● **Work order**
Starting with the line that contains "DRT Pass-1 Iters" and stopping after the line that contains "Area grow syn2layout", return each line below exactly as written, with no others.

___ Records shown ___

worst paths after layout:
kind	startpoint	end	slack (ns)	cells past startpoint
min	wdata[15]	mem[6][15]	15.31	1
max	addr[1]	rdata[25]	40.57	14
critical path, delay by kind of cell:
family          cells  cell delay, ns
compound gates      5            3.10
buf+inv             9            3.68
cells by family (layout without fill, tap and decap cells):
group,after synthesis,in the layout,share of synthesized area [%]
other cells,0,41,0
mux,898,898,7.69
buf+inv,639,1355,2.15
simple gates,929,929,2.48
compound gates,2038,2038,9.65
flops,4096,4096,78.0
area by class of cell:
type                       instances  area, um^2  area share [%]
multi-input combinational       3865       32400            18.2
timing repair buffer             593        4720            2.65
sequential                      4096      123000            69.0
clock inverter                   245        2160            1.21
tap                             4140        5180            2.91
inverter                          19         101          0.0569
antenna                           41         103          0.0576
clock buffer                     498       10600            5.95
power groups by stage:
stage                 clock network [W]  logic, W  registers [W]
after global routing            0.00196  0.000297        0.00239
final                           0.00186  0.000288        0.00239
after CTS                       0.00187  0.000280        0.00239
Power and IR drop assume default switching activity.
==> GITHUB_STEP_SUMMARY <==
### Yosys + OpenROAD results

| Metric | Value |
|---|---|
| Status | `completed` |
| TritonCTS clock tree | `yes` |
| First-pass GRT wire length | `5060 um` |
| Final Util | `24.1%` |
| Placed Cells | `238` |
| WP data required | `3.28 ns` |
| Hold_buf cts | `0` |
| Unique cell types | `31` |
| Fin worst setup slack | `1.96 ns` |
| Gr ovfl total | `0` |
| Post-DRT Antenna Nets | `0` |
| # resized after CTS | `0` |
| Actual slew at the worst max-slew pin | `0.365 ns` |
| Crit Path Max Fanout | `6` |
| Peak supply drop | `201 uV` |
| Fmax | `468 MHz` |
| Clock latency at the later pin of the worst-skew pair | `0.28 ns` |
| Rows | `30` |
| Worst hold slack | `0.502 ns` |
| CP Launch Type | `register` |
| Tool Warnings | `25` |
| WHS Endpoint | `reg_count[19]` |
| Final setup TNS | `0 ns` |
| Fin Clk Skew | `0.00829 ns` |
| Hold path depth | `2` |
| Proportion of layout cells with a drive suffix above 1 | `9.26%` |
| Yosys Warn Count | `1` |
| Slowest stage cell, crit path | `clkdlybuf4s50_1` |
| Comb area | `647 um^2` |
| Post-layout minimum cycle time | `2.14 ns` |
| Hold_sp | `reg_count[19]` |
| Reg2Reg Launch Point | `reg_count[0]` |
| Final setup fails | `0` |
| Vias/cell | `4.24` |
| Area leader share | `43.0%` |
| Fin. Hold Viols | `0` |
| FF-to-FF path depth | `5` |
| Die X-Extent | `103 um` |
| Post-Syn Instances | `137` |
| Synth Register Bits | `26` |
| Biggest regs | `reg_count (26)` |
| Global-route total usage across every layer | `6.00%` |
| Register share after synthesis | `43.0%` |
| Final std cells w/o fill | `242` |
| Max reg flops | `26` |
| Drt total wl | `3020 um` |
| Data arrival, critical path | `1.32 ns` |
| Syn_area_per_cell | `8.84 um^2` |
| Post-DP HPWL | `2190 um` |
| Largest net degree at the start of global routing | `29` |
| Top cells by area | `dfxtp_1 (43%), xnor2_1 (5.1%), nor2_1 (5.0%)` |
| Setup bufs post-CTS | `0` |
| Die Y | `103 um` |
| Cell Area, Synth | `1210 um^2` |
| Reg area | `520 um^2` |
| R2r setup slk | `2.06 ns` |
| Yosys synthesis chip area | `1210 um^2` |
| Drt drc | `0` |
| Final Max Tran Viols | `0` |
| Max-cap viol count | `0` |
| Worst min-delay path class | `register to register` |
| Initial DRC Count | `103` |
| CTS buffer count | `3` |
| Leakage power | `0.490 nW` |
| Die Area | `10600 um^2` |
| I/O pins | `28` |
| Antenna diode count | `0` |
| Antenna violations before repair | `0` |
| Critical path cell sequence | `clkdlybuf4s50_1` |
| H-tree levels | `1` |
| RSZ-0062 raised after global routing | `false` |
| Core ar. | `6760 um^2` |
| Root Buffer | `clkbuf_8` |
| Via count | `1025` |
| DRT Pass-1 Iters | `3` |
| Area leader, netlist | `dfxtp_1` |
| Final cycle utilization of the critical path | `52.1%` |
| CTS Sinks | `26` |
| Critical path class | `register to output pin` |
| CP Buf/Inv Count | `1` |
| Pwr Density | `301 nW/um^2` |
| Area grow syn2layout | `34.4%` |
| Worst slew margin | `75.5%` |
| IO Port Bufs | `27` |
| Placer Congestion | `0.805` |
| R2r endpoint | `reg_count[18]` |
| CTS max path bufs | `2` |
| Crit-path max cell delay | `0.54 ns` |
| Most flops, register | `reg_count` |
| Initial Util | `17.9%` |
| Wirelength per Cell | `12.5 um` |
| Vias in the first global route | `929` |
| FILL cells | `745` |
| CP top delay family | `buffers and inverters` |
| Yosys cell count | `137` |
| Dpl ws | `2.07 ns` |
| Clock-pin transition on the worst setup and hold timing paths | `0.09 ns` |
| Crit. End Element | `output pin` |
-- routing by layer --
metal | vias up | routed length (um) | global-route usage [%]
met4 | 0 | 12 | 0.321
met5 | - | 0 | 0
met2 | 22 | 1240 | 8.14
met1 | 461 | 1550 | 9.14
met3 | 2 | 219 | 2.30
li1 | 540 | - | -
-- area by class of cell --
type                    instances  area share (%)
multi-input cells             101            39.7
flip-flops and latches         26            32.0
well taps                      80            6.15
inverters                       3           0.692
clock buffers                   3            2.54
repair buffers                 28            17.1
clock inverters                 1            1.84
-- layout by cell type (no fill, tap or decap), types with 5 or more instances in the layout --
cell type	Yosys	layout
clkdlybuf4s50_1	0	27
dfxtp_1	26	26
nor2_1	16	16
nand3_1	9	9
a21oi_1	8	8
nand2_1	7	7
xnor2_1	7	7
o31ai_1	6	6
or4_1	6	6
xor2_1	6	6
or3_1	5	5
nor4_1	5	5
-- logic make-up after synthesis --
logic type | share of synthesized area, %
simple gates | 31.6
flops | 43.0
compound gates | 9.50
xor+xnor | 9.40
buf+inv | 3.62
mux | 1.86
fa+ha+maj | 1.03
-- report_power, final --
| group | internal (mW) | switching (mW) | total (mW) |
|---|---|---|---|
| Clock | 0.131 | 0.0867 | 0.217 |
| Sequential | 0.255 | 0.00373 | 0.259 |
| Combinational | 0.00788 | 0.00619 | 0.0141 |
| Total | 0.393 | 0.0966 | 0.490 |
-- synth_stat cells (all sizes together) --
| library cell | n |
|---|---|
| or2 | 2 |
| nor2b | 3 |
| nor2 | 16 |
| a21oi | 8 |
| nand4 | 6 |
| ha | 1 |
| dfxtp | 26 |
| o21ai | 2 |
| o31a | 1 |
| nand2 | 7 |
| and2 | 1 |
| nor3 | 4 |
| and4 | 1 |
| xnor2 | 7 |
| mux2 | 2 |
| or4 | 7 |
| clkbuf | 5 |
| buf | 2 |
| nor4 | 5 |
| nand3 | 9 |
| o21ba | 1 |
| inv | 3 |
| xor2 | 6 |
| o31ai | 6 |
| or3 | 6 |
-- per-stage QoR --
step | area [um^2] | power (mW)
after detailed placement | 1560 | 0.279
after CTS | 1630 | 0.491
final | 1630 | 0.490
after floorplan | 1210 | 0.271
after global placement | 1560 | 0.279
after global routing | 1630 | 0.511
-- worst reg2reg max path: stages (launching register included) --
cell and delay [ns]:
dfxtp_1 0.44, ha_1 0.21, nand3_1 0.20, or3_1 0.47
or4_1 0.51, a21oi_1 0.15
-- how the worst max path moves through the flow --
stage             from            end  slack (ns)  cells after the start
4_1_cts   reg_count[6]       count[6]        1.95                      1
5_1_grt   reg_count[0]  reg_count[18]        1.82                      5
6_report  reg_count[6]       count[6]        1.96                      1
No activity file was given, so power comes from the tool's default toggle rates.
`./run.sh`:
```
#!/bin/bash
# OpenROAD 26Q1-2900-gdf79404cd8, Yosys 0.63+post, stock flow scripts
make -C /OpenROAD-flow-scripts/flow DESIGN_CONFIG=/design/flow/config.mk WORK_HOME=/design/flow/orfs finish
```
`./constraint.sdc`:
```
current_design execute

set clk_period 12.1
set clk_io_pct 0.2

create_clock -name clk0 -period $clk_period [get_ports {clk}]

set non_clock_inputs [all_inputs -no_clocks]
set_input_delay [expr $clk_period * $clk_io_pct] -clock clk0 $non_clock_inputs
set_output_delay [expr $clk_period * $clk_io_pct] -clock clk0 [all_outputs]
```
`./design.v`:
```
module execute (
  input logic clk, rst,
  input logic branch_flush, stall, jal_flush,  
  input logic [4:0] regD_mem, regD_wb,
  input logic [31:0] regD_val_mem, regD_val_wb,
  input logic regwrite_mem, regwrite_wb,
  input logic rtype, itype, utype, load, store, branch, jal, jalr,  
  input logic [31:0] imm, inst, pc,
  input logic [4:0] reg1, reg2, regD,
  input logic [31:0] reg1val, reg2val,
  output logic regwrite, loadF, storeF, jalF, jalrF,
  output logic [31:0] target,
  output logic [31:0] result,  
  output logic [31:0] store_data,
  output logic branch_cond,
  output logic [4:0] regDF,
  output logic [4:0] mshr_reg1, mshr_reg2
);
  logic [31:0] final_reg1val, final_reg2val;  
  logic next_stallreg, stallreg;
  logic next_regwrite, next_loadF, next_storeF, next_jalF, next_jalrF;  
  logic [31:0] next_target, next_result, next_store_data;  
  logic next_branch_cond;  
  logic [4:0] next_regDF;  
  logic [31:0] operator;  
  assign mshr_reg1 = reg1;
  assign mshr_reg2 = reg2;
  always_comb begin
    final_reg1val = reg1val;
    final_reg2val = reg2val;
    next_stallreg = 0;
    operator = 32'b0;
    next_regwrite = 0;
    next_loadF = load;
    next_storeF = store;
    next_jalF = jal;
    next_jalrF = jalr;
    next_target = '0;
    next_result = '0;
    next_store_data = '0;
    next_branch_cond = 0;
    next_regDF = regD;
    if (!jal_flush) begin  
      next_stallreg = stall;  
    end
    if (stallreg && !stall && regwrite_mem && regD_mem != 5'b0) begin  
      if (regD_mem == reg1) final_reg1val = regD_val_mem;
      if (regD_mem == reg2) final_reg2val = regD_val_mem;
    end else if (stallreg && !stall && regwrite_wb && regD_wb != 5'b0) begin  
      if (regD_wb == reg1) final_reg1val = regD_val_wb;
      if (regD_wb == reg2) final_reg2val = regD_val_wb; 
    end else if ((regD_mem == reg1 || regD_mem == reg2) && regwrite_mem && regD_mem != 5'b0) begin  
      if (regD_mem == reg1) final_reg1val = regD_val_mem;
      if (regD_mem == reg2) final_reg2val = regD_val_mem;
    end else if ((regD_wb == reg1 || regD_wb == reg2) && regwrite_wb && regD_wb != 5'b0) begin  
      if (regD_wb == reg1) final_reg1val = regD_val_wb;
      if (regD_wb == reg2) final_reg2val = regD_val_wb;
    end
    next_regwrite = (rtype || itype || utype || load || jal|| jalr) ? 1'b1 : 1'b0;
    if (branch || jal) begin
      next_target = pc + imm;
    end else if (jalr) begin
      next_target = final_reg1val + imm;
    end
    if (branch) begin
      case (inst[14:12])  
        3'h0: next_branch_cond = final_reg1val == final_reg2val ? 1'b1 : 1'b0;
        3'h1: next_branch_cond = final_reg1val != final_reg2val ? 1'b1 : 1'b0;
        3'h4: next_branch_cond = $signed(final_reg1val) < $signed(final_reg2val) ? 1'b1 : 1'b0;
        3'h5: next_branch_cond = $signed(final_reg1val) >= $signed(final_reg2val) ? 1'b1 : 1'b0;
        3'h6: next_branch_cond = final_reg1val < final_reg2val ? 1'b1 : 1'b0;
        3'h7: next_branch_cond = final_reg1val >= final_reg2val ? 1'b1 : 1'b0;
        default:;
      endcase
    end
    if (store) begin
      next_store_data = final_reg2val;
    end
    if (rtype) operator = final_reg2val;
    else if (itype) operator = imm;
    if (rtype || itype) begin
      case (inst[14:12])  
        3'h0: begin
          if (inst[31:25] == 7'h20 && rtype) next_result = final_reg1val - operator;
          else next_result = final_reg1val + operator;
        end
        3'h1: next_result = final_reg1val << operator[4:0];
        3'h2: next_result = $signed(final_reg1val) < $signed(operator) ? 32'd1 : 32'b0;
        3'h3: next_result = final_reg1val < operator ? 32'd1 : 32'b0;
        3'h4: next_result = final_reg1val ^ operator;
        3'h5: begin
          if (inst[31:25] == 7'b0) next_result = final_reg1val >> operator[4:0];
          else if (inst[31:25] == 7'h20) next_result = $signed(final_reg1val) >>> operator[4:0];
        end
        3'h6: next_result = final_reg1val | operator;
        3'h7: next_result = final_reg1val & operator;
        default:;
      endcase
    end else if (utype) next_result = imm << 12;
    else if (load || store) next_result = final_reg1val + imm;
    else if (jal || jalr) next_result = pc + 4;
    if (jal_flush || branch_flush) begin  
      next_regwrite = 0;
      next_loadF = 0;
      next_storeF = 0;
      next_jalF = 0;
      next_jalrF = 0;
      next_regDF = '0;
      next_target = '0;
      next_result = '0;
      next_store_data = '0;
      next_branch_cond = 0;
    end else if (stall) begin
      next_regwrite = regwrite;
      next_loadF = loadF;
      next_storeF = storeF;
      next_jalF = jalF;
      next_jalrF = jalrF;
      next_regDF = regDF;
      next_target = target;
      next_result = result;
      next_store_data = store_data;
      next_branch_cond = branch_cond;
    end
  end
  always_ff @(posedge clk or posedge rst) begin
    if (rst) begin  
      stallreg <= 0;
      regwrite <= 0;
      loadF <= 0;
      storeF <= 0;
      jalF <= 0;
      jalrF <= 0;
      target <= '0;
      result <= '0;
      store_data <= '0;
      branch_cond <= 0;
      regDF <= '0;
    end else begin
      stallreg <= next_stallreg;
      regwrite <= next_regwrite;
      loadF <= next_loadF;
      storeF <= next_storeF;
      jalF <= next_jalF;
      jalrF <= next_jalrF;
      target <= next_target;
      result <= next_result;
      store_data <= next_store_data;
      branch_cond <= next_branch_cond;
      regDF <= next_regDF;
    end
  end
endmodule  
```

___

● **Answer to the exercise**
| DRT Pass-1 Iters | `3` |
| Area leader, netlist | `dfxtp_1` |
| Final cycle utilization of the critical path | `52.1%` |
| CTS Sinks | `26` |
| Critical path class | `register to output pin` |
| CP Buf/Inv Count | `1` |
| Pwr Density | `301 nW/um^2` |
| Area grow syn2layout | `34.4%` |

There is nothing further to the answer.